(Source records)
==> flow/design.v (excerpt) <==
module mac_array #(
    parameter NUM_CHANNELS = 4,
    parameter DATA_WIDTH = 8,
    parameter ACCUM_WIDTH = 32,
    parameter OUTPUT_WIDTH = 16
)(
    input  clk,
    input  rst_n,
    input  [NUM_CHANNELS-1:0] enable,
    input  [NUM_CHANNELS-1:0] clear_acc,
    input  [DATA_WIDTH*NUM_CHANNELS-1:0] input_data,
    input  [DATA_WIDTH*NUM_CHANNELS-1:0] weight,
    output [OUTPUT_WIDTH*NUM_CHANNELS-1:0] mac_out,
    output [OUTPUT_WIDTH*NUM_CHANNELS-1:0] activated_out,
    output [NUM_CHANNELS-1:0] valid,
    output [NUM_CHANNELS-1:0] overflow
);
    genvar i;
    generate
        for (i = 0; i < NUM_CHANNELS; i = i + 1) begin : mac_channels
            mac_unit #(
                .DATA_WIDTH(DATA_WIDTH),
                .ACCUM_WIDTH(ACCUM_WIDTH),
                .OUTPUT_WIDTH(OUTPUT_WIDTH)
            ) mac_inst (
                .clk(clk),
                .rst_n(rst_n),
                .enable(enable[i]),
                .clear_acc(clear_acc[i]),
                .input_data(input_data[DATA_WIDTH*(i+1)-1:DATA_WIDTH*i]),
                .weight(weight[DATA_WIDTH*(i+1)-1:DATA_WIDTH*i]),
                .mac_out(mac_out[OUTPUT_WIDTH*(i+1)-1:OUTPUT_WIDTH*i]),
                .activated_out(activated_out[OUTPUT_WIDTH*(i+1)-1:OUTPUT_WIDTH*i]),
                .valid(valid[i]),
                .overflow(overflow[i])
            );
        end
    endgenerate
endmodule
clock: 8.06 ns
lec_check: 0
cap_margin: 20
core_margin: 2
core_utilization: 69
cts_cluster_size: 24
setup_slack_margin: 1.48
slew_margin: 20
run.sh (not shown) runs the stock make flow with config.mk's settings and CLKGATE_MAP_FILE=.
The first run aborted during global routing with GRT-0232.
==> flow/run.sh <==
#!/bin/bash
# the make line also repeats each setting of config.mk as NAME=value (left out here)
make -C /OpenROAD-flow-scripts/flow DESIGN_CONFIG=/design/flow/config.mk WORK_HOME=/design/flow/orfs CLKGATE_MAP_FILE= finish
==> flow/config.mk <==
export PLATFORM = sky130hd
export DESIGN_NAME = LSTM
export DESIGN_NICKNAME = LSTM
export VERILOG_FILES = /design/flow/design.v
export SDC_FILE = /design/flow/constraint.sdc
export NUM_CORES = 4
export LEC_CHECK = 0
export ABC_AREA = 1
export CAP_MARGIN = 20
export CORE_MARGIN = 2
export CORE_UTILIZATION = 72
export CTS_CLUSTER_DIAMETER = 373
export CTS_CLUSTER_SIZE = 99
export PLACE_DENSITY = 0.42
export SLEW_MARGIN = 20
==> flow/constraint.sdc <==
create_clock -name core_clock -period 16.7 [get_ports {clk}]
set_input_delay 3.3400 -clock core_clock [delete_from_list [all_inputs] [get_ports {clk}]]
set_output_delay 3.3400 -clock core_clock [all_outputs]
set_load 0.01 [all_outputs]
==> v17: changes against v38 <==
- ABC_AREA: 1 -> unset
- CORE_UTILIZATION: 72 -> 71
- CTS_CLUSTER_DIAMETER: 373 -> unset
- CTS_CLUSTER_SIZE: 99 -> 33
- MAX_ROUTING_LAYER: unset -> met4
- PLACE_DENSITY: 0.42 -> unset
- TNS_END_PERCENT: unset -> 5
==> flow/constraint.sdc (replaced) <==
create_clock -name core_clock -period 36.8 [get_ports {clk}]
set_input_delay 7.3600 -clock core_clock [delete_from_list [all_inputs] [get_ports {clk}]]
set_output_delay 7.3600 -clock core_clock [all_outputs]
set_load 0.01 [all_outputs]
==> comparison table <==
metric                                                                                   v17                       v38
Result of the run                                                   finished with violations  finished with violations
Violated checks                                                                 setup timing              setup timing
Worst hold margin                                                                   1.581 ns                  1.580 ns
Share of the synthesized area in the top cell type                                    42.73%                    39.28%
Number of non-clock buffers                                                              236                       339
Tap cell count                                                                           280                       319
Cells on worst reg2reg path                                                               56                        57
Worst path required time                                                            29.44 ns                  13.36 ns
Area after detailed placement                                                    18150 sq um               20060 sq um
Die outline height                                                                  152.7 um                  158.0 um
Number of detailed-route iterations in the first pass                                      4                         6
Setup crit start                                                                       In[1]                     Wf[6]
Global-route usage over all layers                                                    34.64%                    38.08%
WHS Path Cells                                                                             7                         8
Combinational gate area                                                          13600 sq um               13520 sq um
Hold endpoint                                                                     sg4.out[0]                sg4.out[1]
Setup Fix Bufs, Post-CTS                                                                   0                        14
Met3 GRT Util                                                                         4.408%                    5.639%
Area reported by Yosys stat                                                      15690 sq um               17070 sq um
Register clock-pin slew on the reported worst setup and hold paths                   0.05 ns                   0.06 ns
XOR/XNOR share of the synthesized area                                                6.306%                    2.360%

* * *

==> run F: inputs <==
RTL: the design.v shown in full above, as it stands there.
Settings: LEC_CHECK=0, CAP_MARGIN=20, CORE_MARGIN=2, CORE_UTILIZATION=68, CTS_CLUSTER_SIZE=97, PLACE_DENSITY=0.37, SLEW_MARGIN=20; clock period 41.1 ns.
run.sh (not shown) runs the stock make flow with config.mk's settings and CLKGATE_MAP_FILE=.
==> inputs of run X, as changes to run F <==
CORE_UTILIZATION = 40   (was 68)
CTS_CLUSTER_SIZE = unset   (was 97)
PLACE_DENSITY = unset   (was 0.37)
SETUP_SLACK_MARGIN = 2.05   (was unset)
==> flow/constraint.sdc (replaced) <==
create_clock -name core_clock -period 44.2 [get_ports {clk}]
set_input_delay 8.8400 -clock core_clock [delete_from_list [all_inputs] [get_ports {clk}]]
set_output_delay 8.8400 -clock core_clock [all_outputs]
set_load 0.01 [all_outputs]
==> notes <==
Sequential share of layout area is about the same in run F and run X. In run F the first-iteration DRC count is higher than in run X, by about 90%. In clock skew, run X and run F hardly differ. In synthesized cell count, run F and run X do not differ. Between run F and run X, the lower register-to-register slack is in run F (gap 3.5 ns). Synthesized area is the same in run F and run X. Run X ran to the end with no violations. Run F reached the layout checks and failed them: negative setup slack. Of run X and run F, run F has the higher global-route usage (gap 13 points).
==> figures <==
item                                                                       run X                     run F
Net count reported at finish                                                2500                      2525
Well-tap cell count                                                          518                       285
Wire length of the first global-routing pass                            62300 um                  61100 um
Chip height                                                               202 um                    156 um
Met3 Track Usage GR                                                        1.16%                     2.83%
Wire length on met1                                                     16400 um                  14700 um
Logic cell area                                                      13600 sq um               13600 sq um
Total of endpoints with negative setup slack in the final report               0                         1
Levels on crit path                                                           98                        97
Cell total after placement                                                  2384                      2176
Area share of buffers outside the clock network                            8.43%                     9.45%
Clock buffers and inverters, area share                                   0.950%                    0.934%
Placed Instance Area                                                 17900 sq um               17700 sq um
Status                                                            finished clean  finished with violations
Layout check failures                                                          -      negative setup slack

### Assignment:
In the records above, find each line with the string "Number" and list it.

### Task result:
Number of non-clock buffers                                                              236                       339
Number of detailed-route iterations in the first pass                                      4                         6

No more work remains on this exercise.